A mechanical system must possess the properties of mass and stiffness or their equivalents in order to be capable of self-supported free vibration. Stiffness implies that an alteration in the normal configuration of the system will result in a restoring force tending to return it to this configuration. Mass or inertia implies that the velocity imparted to the system in being restored to its normal configuration will cause it to overshoot this configuration. It's in consequence of the interplay of mass and stiffness that periodic vibrations in mechanical systems are possible.
Mechanical vibration is the term used to describe the continuing periodic motion of a solid body at any frequency. When the rate of vibration of the solid body ranges between 20 and 20,000 hertz (Hz), it may also be referred to as an acoustic vibration, for if these vibrations are transmitted to a human ear they will produce the sensation of sound. The vibration of such a solid body in contact with a fluid medium such as air or water induces the molecules of the medium to vibrate in a similar fashion and thereby transmit energy in the form of an acoustic wave. Finally, when such an acoustic wave impinges on a material body, it forces the latter into a similar acoustic vibration. In the case of the human ear it produces the sensation of sound.
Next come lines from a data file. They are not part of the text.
$ cat src/rtl/core/itrd_pkg.sv
`timescale 1ns / 1ps
// ----------------------------------------------------------------------------
// itrd_pkg
// Shared types and constants for the integer to radix digit converter.
// ----------------------------------------------------------------------------
package itrd_pkg;

    localparam int VALUE_W = 32;
    localparam int RADIX_W = 8;
    localparam int DIGIT_W = 4;
    localparam int CHAR_W  = 7;
    localparam int STAT_W  = 2;

    localparam logic [RADIX_W-1:0] RADIX_RESET = 8'd10;
    localparam logic [RADIX_W-1:0] RADIX_MIN   = 8'd2;
    localparam logic [RADIX_W-1:0] RADIX_MAX   = 8'd16;

    localparam logic [CHAR_W-1:0] ASCII_ZERO    = 7'd48;
    localparam logic [CHAR_W-1:0] ASCII_ALPHA_D = 7'd87;
    localparam logic [DIGIT_W-1:0] DEC_MAX      = 4'd9;

    localparam logic [STAT_W-1:0] ST_DIGIT    = 2'd0;
    localparam logic [STAT_W-1:0] ST_EMPTY    = 2'd1;
    localparam logic [STAT_W-1:0] ST_NEG      = 2'd2;
    localparam logic [STAT_W-1:0] ST_BADRADIX = 2'd3;

    // controller to datapath
    typedef struct packed {
        logic load;       // take the input beat
        logic div_step;   // one byte of the running division
        logic stat_emit;  // put a status result into the output register
        logic rd_issue;   // read the digit buffer at the read pointer
        logic dig_emit;   // put the read digit into the output register
    } t_dp_cmd;

    // datapath to controller
    typedef struct packed {
        logic value_neg;
        logic radix_bad;
        logic value_zero;
        logic div_done;   // this division step finishes the last digit
        logic out_free;   // output register can take a result this cycle
        logic ptr_zero;   // read pointer sits on the least significant digit
    } t_dp_sts;

endpackage

$ cat src/rtl/core/itrd_ram.sv
`timescale 1ns / 1ps
// ----------------------------------------------------------------------------
// itrd_ram
// Generic single-write, single-read RAM with registered read data.
// ----------------------------------------------------------------------------
module itrd_ram #(
    parameter int WIDTH = 4,
    parameter int DEPTH = 31
) (
    input  logic                     i_clk,
    input  logic                     i_wr_en,
    input  logic [$clog2(DEPTH)-1:0] i_wr_addr,
    input  logic [WIDTH-1:0]         i_wr_data,
    input  logic                     i_rd_en,
    input  logic [$clog2(DEPTH)-1:0] i_rd_addr,
    output logic [WIDTH-1:0]         o_rd_data
);

    logic [WIDTH-1:0] r_mem [DEPTH];
    logic [WIDTH-1:0] r_rd_data;

    always_ff @(posedge i_clk) begin
        if (i_wr_en) begin
            r_mem[i_wr_addr] <= i_wr_data;
        end
        if (i_rd_en) begin
            r_rd_data <= r_mem[i_rd_addr];
        end
    end

    assign o_rd_data = r_rd_data;

endmodule

$ cat src/rtl/core/itrd_ctrl.sv
`timescale 1ns / 1ps
// ----------------------------------------------------------------------------
// itrd_ctrl
// Sequencer: accept, classify, then emit a status or divide digit by digit and read out digits.
// ----------------------------------------------------------------------------
module itrd_ctrl (
    input  logic              i_clk,
    input  logic              i_rst_n,
    input  logic              i_s_tvalid,
    output logic              o_s_tready,
    input  itrd_pkg::t_dp_sts i_sts,
    output itrd_pkg::t_dp_cmd o_cmd
);
    import itrd_pkg::*;

    localparam logic [2:0] S_IDLE = 3'd0;
    localparam logic [2:0] S_CHK  = 3'd1;
    localparam logic [2:0] S_STAT = 3'd2;
    localparam logic [2:0] S_DIV  = 3'd3;
    localparam logic [2:0] S_RD   = 3'd4;
    localparam logic [2:0] S_LD   = 3'd5;

    logic [2:0] r_state;
    logic [2:0] n_state;
    t_dp_cmd    v_cmd;

    always_comb begin
        n_state = r_state;
        v_cmd   = '0;
        unique case (r_state)
            S_IDLE: begin
                if (i_s_tvalid) begin
                    v_cmd.load = 1'b1;
                    n_state    = S_CHK;
                end
            end
            S_CHK: begin
                if (i_sts.value_neg || i_sts.radix_bad || i_sts.value_zero) begin
                    n_state = S_STAT;
                end else begin
                    n_state = S_DIV;
                end
            end
            S_STAT: begin
                if (i_sts.out_free) begin
                    v_cmd.stat_emit = 1'b1;
                    n_state         = S_IDLE;
                end
            end
            S_DIV: begin
                v_cmd.div_step = 1'b1;
                if (i_sts.div_done) begin
                    n_state = S_RD;
                end
            end
            S_RD: begin
                v_cmd.rd_issue = 1'b1;
                n_state        = S_LD;
            end
            S_LD: begin
                // hold the read digit until the output register frees up
                if (i_sts.out_free) begin
                    v_cmd.dig_emit = 1'b1;
                    n_state        = i_sts.ptr_zero ? S_IDLE : S_RD;
                end
            end
            default: begin
                n_state = S_IDLE;
            end
        endcase
    end

    always_ff @(posedge i_clk) begin
        if (!i_rst_n) begin
            r_state <= S_IDLE;
        end else begin
            r_state <= n_state;
        end
    end

    assign o_cmd      = v_cmd;
    assign o_s_tready = (r_state == S_IDLE);

endmodule

$ cat src/rtl/core/itrd_dp.sv
`timescale 1ns / 1ps
// ----------------------------------------------------------------------------
// itrd_dp
// Datapath: radix register, byte-wise restoring divider, digit buffer and
// output register.
// ----------------------------------------------------------------------------
module itrd_dp #(
    parameter int MAX_DIGITS = 31
) (
    input  logic                             i_clk,
    input  logic                             i_rst_n,
    input  logic                             i_radix_wr_en,
    input  logic [itrd_pkg::RADIX_W-1:0]     i_radix_wr_data,
    input  logic [itrd_pkg::VALUE_W-1:0]     i_value,
    input  itrd_pkg::t_dp_cmd                i_cmd,
    output itrd_pkg::t_dp_sts                o_sts,
    input  logic                             i_m_tready,
    output logic                             o_m_tvalid,
    output logic [itrd_pkg::CHAR_W-1:0]      o_digit_char,
    output logic [itrd_pkg::STAT_W-1:0]      o_status,
    output logic                             o_last
);
    import itrd_pkg::*;

    localparam int AW = $clog2(MAX_DIGITS);
    localparam int CW = $clog2(MAX_DIGITS + 1);
    localparam logic [CW-1:0] CNT_CAP = CW'(MAX_DIGITS);
    localparam logic [AW-1:0] PTR_TOP = AW'(MAX_DIGITS - 1);

    logic [RADIX_W-1:0] r_radix;
    logic [VALUE_W-1:0] r_value;
    logic [VALUE_W-1:0] r_quot;
    logic [DIGIT_W:0]   r_rem;
    logic [1:0]         r_chunk;
    logic [CW-1:0]      r_cnt;
    logic [AW-1:0]      r_ptr;
    logic               r_out_valid;
    logic [CHAR_W-1:0]  r_out_char;
    logic [STAT_W-1:0]  r_out_status;
    logic               r_out_last;

    logic [7:0]         v_dbyte;
    logic [7:0]         v_qbyte;
    logic [DIGIT_W:0]   v_rem;
    logic [DIGIT_W:0]   v_base;
    logic [VALUE_W-1:0] v_quot;
    logic               v_digit_end;
    logic               v_wr_en;
    logic [DIGIT_W-1:0] v_rd_digit;
    logic [CHAR_W-1:0]  v_char;
    logic [STAT_W-1:0]  v_stat_code;
    logic               v_out_free;
    t_dp_sts            v_sts;

    function automatic logic [1:0] f_top_byte(input logic [VALUE_W-1:0] v);
        logic [1:0] idx;
        if (v[31:24] != 8'd0) begin
            idx = 2'd3;
        end else if (v[23:16] != 8'd0) begin
            idx = 2'd2;
        end else if (v[15:8] != 8'd0) begin
            idx = 2'd1;
        end else begin
            idx = 2'd0;
        end
        return idx;
    endfunction

    // eight restoring steps on one byte of the dividend; remainder stays below 16
    always_comb begin
        v_base  = r_radix[DIGIT_W:0];
        v_dbyte = r_value[{r_chunk, 3'b000} +: 8];
        v_rem   = r_rem;
        v_qbyte = 8'd0;
        for (int i = 7; i >= 0; i--) begin
            v_rem = {v_rem[DIGIT_W-1:0], v_dbyte[i]};
            if (v_rem >= v_base) begin
                v_rem      = v_rem - v_base;
                v_qbyte[i] = 1'b1;
            end
        end
        v_quot = r_quot;
        v_quot[{r_chunk, 3'b000} +: 8] = v_qbyte;
    end

    assign v_digit_end = i_cmd.div_step && (r_chunk == 2'd0);
    assign v_wr_en     = v_digit_end && (r_cnt < CNT_CAP);

    always_comb begin
        if (r_value[VALUE_W-1]) begin
            v_stat_code = ST_NEG;
        end else if (v_sts.radix_bad) begin
            v_stat_code = ST_BADRADIX;
        end else begin
            v_stat_code = ST_EMPTY;
        end
    end

    assign v_char = (v_rd_digit <= DEC_MAX) ? (CHAR_W'(v_rd_digit) + ASCII_ZERO)
                                            : (CHAR_W'(v_rd_digit) + ASCII_ALPHA_D);

    assign v_out_free = !r_out_valid || i_m_tready;

    always_comb begin
        v_sts.value_neg  = r_value[VALUE_W-1];
        v_sts.radix_bad  = (r_radix < RADIX_MIN) || (r_radix > RADIX_MAX);
        v_sts.value_zero = (r_value == '0);
        v_sts.div_done   = (r_chunk == 2'd0) && (v_quot == '0);
        v_sts.out_free   = v_out_free;
        v_sts.ptr_zero   = (r_ptr == '0);
    end

    always_ff @(posedge i_clk) begin
        if (!i_rst_n) begin
            r_radix     <= RADIX_RESET;
            r_out_valid <= 1'b0;
        end else begin
            if (i_radix_wr_en) begin
                r_radix <= i_radix_wr_data;
            end
            if (i_cmd.stat_emit || i_cmd.dig_emit) begin
                r_out_valid <= 1'b1;
            end else if (i_m_tready) begin
                r_out_valid <= 1'b0;
            end
        end
    end

    always_ff @(posedge i_clk) begin
        if (i_cmd.load) begin
            r_value <= i_value;
            r_quot  <= '0;
            r_rem   <= '0;
            r_chunk <= f_top_byte(i_value);
            r_cnt   <= '0;
        end else if (v_digit_end) begin
            // digit complete: the quotient becomes the next dividend
            r_value <= v_quot;
            r_quot  <= '0;
            r_rem   <= '0;
            r_chunk <= f_top_byte(v_quot);
            r_ptr   <= (r_cnt < CNT_CAP) ? r_cnt[AW-1:0] : PTR_TOP;
            if (r_cnt < CNT_CAP) begin
                r_cnt <= r_cnt + 1'b1;
            end
        end else if (i_cmd.div_step) begin
            r_quot  <= v_quot;
            r_rem   <= v_rem;
            r_chunk <= r_chunk - 2'd1;
        end else if (i_cmd.dig_emit && (r_ptr != '0)) begin
            r_ptr <= r_ptr - 1'b1;
        end

        if (i_cmd.stat_emit) begin
            r_out_char   <= '0;
            r_out_status <= v_stat_code;
            r_out_last   <= 1'b1;
        end else if (i_cmd.dig_emit) begin
            r_out_char   <= v_char;
            r_out_status <= ST_DIGIT;
            r_out_last   <= (r_ptr == '0);
        end
    end

    itrd_ram #(
        .WIDTH (DIGIT_W),
        .DEPTH (MAX_DIGITS)
    ) u_digit_buf (
        .i_clk     (i_clk),
        .i_wr_en   (v_wr_en),
        .i_wr_addr (r_cnt[AW-1:0]),
        .i_wr_data (v_rem[DIGIT_W-1:0]),
        .i_rd_en   (i_cmd.rd_issue),
        .i_rd_addr (r_ptr),
        .o_rd_data (v_rd_digit)
    );

    assign o_sts        = v_sts;
    assign o_m_tvalid   = r_out_valid;
    assign o_digit_char = r_out_char;
    assign o_status     = r_out_status;
    assign o_last       = r_out_last;

endmodule

$ cat src/rtl/core/integer_to_radix_digits.sv
`timescale 1ns / 1ps
// ----------------------------------------------------------------------------
// integer_to_radix_digits
// Converts a signed 32-bit integer to ASCII digits in a base from 2 to 16,
// most significant digit first; negative, zero and bad radix give one status.
// ----------------------------------------------------------------------------
// Order: a status beat passes the check and status states into the output register;
//   the first digit beat passes the check state, one divider step per significant byte
//   of the value and of each running quotient down to zero, then the read and load states.
// Flow: one item at a time; a new input beat is taken only once the sequencer idles,
//   and a full output register holds the status and load states (output stalls).
// Reset: radix returns to 10, the output register empties, the sequencer idles.
module integer_to_radix_digits #(
    parameter int MAX_DIGITS = 31
) (
    input  logic        i_clk,
    input  logic        i_rst_n,
    input  logic        i_radix_wr_en,
    input  logic [7:0]  i_radix_wr_data,
    input  logic        i_s_tvalid,
    output logic        o_s_tready,
    input  logic [31:0] i_s_tdata,   // [31:0] value
    output logic        o_m_tvalid,
    input  logic        i_m_tready,
    output logic [7:0]  o_m_tdata,   // [6:0] digit_char, [7] zero
    output logic [1:0]  o_m_tuser,   // [1:0] status
    output logic        o_m_tlast
);
    import itrd_pkg::*;

    t_dp_cmd           w_cmd;
    t_dp_sts           w_sts;
    logic [CHAR_W-1:0] w_char;

    itrd_ctrl u_ctrl (
        .i_clk      (i_clk),
        .i_rst_n    (i_rst_n),
        .i_s_tvalid (i_s_tvalid),
        .o_s_tready (o_s_tready),
        .i_sts      (w_sts),
        .o_cmd      (w_cmd)
    );

    itrd_dp #(
        .MAX_DIGITS (MAX_DIGITS)
    ) u_dp (
        .i_clk           (i_clk),
        .i_rst_n         (i_rst_n),
        .i_radix_wr_en   (i_radix_wr_en),
        .i_radix_wr_data (i_radix_wr_data),
        .i_value         (i_s_tdata),
        .i_cmd           (w_cmd),
        .o_sts           (w_sts),
        .i_m_tready      (i_m_tready),
        .o_m_tvalid      (o_m_tvalid),
        .o_digit_char    (w_char),
        .o_status        (o_m_tuser),
        .o_last          (o_m_tlast)
    );

    assign o_m_tdata = {1'b0, w_char};

endmodule
$ cat config.mk
export PLATFORM = sky130hd
export DESIGN_NAME = integer_to_radix_digits
export DESIGN_NICKNAME = d
export VERILOG_FILES = /design/src/rtl/core/itrd_pkg.sv /design/src/rtl/core/itrd_ram.sv /design/src/rtl/core/itrd_ctrl.sv /design/src/rtl/core/itrd_dp.sv /design/src/rtl/core/integer_to_radix_digits.sv
export SDC_FILE = /design/constraint.sdc
export NUM_CORES = 1
export LEC_CHECK = 0
export BUFFER_PORTS_ARGS = -buffer_cell sky130_fd_sc_hd__buf_2
export CAP_MARGIN = 30
export CORE_ASPECT_RATIO = 1.75
export CORE_MARGIN = 2
export CORE_UTILIZATION = 55
export DETAILED_ROUTE_END_ITERATION = 12
export GPL_ROUTABILITY_DRIVEN = 0
export GPL_TIMING_DRIVEN = 0
export HOLD_SLACK_MARGIN = 0.03
export PLACE_DENSITY = 0.7
export SLEW_MARGIN = 20
export SYNTH_ARGS = -nofsm -noshare
export SYNTH_HDL_FRONTEND = slang
export SYNTH_SLANG_ARGS = --single-unit
$ cat constraint.sdc
create_clock -name i_clk -period 13.3 [get_ports i_clk]
set_clock_uncertainty 0.1 [all_clocks]
set_input_delay 1.33 -clock i_clk [delete_from_list [all_inputs] [get_ports i_clk]]
set_output_delay 1.33 -clock i_clk [all_outputs]
set_load 0.03 [all_outputs]
==> out/summary.txt <==
status - finished clean
die area - 0.0226 sq mm
detailed placement HPWL - 21900 microns
clk slew on worst S/H paths - 0.06 ns
drt pass-1 iters - 5
port bufs - 55
Hold Path Sink - u_dp.o_digit_char[1]
vias per inst - 6.13
Clock Sinks - 230
ANT cells - 0
CP peak stage delay - 0.63 ns
Arrival @ worst endpoint - 12.84 ns
fin util - 0.638
drt total wl - 29500 microns
Die H - 198 microns
largest net degree at the start of global routing - 33
EDFF count, synth - 169
number of library cell types mapped by synthesis - 62
Worst-Margin Slew - 1.06 ns
commonest non-fill, non-tap cell in the layout - edfxtp_1
Area Overhead vs Synth - 13.5%
first-pass GRT wire length - 45000 microns
Antenna Nets Post-Route - 0
Startpoint Class - flop
Synth async-reset ratio - 0
CTS tree - yes
Initial Utilization - 0.562
remaining global-route overflow - 0
commonest non-fill, non-tap cells in the layout - edfxtp_1 (169), nor2_1 (144), buf_2 (66)
Post-route DRC - 0
share of layout cells above drive strength 1 - 0.191
Hold-fix buffers, CTS - 0
CP max stage cell - or4b_4
part of the Yosys area used for sequential elements - 0.535
Core Region - 0.0209 sq mm
Final Setup Violations - 0
Post-Synthesis Cells - 986
DR iter-0 viols - 602
clock root cell - clkbuf_16
hold path depth - 2
IO Count - 58
R2R cell count - 55
Avg Inst Size Synth - 11.9 sq um
Crit Path Max Fanout - 10
Setup crit end kind - flop
design area - 0.0134 sq mm
Fin. Hold Viols - 0
max_cap viols - 0
CP Class - reg -> reg
R2R Path End - u_dp.r_chunk[1]
fmax - 78.7 MHz
Num CTS Buffers - 23
# rows - 70
Layout fillers - 1603
clk_lat worst skew - 0.51 ns
Ys Warns - 0
Area after DPL - 0.0124 sq mm
top_reg_cell synth - edfxtp_1
reg-to-reg startpoint - u_dp.r_chunk[0]
synthesized area - 0.0118 sq mm
Worst Setup SP - u_dp.r_chunk[0]
final layout net count - 1178
max_slew headroom - 0.293
Clock Path Buffers - 3
number of global-route vias before repair - 8268
most frequent CP cell - ha_1
die width - 115 microns
flop-to-flop setup slack - 0.60 ns
Final Critical Period - 12.70 ns
All-Layer GR Usage - 0.264
Routed WL per cell - 22.0 microns
period utilization - 0.955
register bit count reported by yosys - 230
fin. max-slew vios - 0
routed via count - 8216
Hold WC Path Type - reg -> reg
Hold Startpoint - u_dp.o_digit_char[1]
Max H-tree Level - 1
initial antenna violation count - 0
Worst Path Required - 13.43 ns
post-synthesis net count - 1092
==> Yosys cell counts (15+ instances only) <==
library cell | n | area share
inv_1 | 41 | 0.013
a21o_1 | 15 | 0.0096
a22oi_1 | 24 | 0.015
mux4_2 | 43 | 0.082
o21ai_0 | 17 | 0.0072
ha_1 | 53 | 0.056
mux2_2 | 18 | 0.017
nor2_1 | 144 | 0.046
a211oi_1 | 17 | 0.011
edfxtp_1 | 169 | 0.43
nor4_1 | 19 | 0.010
dfxtp_1 | 61 | 0.10
a21oi_1 | 66 | 0.028
nand2_1 | 54 | 0.017
clkbuf_1 | 33 | 0.011
nor2b_1 | 17 | 0.0090
mux2i_1 | 16 | 0.014
a221oi_1 | 16 | 0.012
==> per-stage QoR <==
stage	cells	hold slack [ns]	TNS (ns)	worst slack [ns]
2_1_floorplan	986	0.341	0	1.56
3_3_place_gp	1293	0.340	-293.17	-2.75
3_5_place_dp	1294	0.354	-215.44	-1.90
4_1_cts	1337	0.366	0	0.0404
5_1_grt	1340	0.398	-0.0109	-0.0109
6_report	1340	0.359	0	0.597
==> timing repair <==
item / in CTS / in global routing
setup endpoints to repair: 141 / 134
gates cloned: 1 / 1
buffers inserted: 1 / 1
resized for setup: 14 / 21
pin swaps: 1 / 1
==> flip-flops by register name, indices dropped and copies added, names as in the netlist, 3 cells and up <==
register and cells:
u_dp.u_digit_buf.r_mem 124, u_dp.r_quot 32, u_dp.r_value 32, u_dp.r_radix 8
u_dp.o_digit_char 7, u_dp.r_cnt 5, u_dp.r_ptr 5, u_dp.r_rem 4
u_dp.u_digit_buf.o_rd_data 4, u_ctrl.r_state 3
==> critical path: cells and delay by family, from the launching register on <==
family | cells | cell delay, ns
adders and majority gates | 8 | 2.56
AOI/OAI and AO/OA | 28 | 4.65
and+or+nand+nor | 4 | 0.99
buffers and inverters | 10 | 2.03
DFF | 1 | 0.40
muxes | 5 | 1.72
==> per-layer routing <==
metal	wire (microns)	track usage	vias to the layer above
met5	0	0	-
met4	1820	0.152	0
met1	10200	0.268	3981
li1	-	-	3870
met3	1160	0.0325	104
met2	16300	0.503	261
==> cell type report <==
| class | instances | area [sq um] | share of cell area |
|---|---|---|---|
| sequential | 230 | 6300 | 0.471 |
| multi-input combinational | 664 | 5230 | 0.391 |
| clock buffer | 29 | 608 | 0.0455 |
| timing repair buffer | 59 | 323 | 0.0242 |
| tap | 252 | 315 | 0.0236 |
| buffer | 51 | 254 | 0.0190 |
| clock inverter | 12 | 173 | 0.0129 |
| inverter | 43 | 161 | 0.0121 |
==> cell families after synthesis <==
kind of cell,Yosys count,synth area share
other,1,0.000319
xor gates and xnor gates,21,0.0156
DFF,230,0.535
muxes,77,0.113
buffers and inverters,94,0.0323
adders and majority gates,61,0.0700
and+or+nand+nor,301,0.120
AOI/OAI and AO/OA,201,0.113
==> worst max-delay path by stage <==
| stage | slack (ns) | to | cells after the start |
|---|---|---|---|
| after floorplan | 1.56 | u_dp.u_digit_buf.r_mem[0][2] | 51 |
| after global placement | -2.75 | u_dp.u_digit_buf.r_mem[20][3] | 48 |
| after detailed placement | -1.90 | u_dp.u_digit_buf.r_mem[20][2] | 50 |
| after CTS | 0.04 | u_dp.r_chunk[1] | 55 |
| after global routing | -0.01 | u_dp.r_chunk[1] | 55 |
| final | 0.60 | u_dp.r_chunk[1] | 55 |
Power is left out: the tool's default activity adds up to more than one toggle a clock period on the data nets, which glitch-free logic cannot reach.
Fig. 1. Simple oscillator.
Systems with one degree of freedom are those for which one space coordinate alone is sufficient to specify the system's displacement from its normal configuration. An idealized example known as a simple oscillator consists of a point mass m fastened tone end of a massless spring and constrained to move back and forth in a line about its undisturbed position (Fig. 1, above). Although no actual acoustic vibrator is identical with this idealized example, the actual behavior of many vibrating systems when vibrating at low frequencies is similar and may be specified by giving values of a single space coordinate. (Read more about Harmonic Oscillators)
When the restoring force of the spring of a simple oscillator on its mass is directly proportional to the displacement of the latter from its normal position, the system vibrates in a sinusoidal manner called simple harmonic motion. This motion is identical with the projection of uniform circular motion on a diameter of a circle.
When two simple vibrating systems are interconnected by a flexible connection, the combined system has two degrees of freedom (Fig. 2). Such a system has two normal modes of vibration of two frequencies. Both of these frequencies differ from be respective natural frequencies of the individual uncoupled oscillators.
Fig. 2. Simple oscillator with two degrees of freedom.
Masses m1 and m2, with displacements x1 and x2, are connected by springs s1, s, and s2.
A vibrating system is said to have several degrees of freedom many space coordinates are required to describe its motion. One example is n masses m1, m2, ..., mn constrained to move in a line and interconnected by (n - 1) coupling springs with additional terminal springs leading from m1 and mn to rigid supports. This system has n normal modes of vibration, each of a distinct frequency.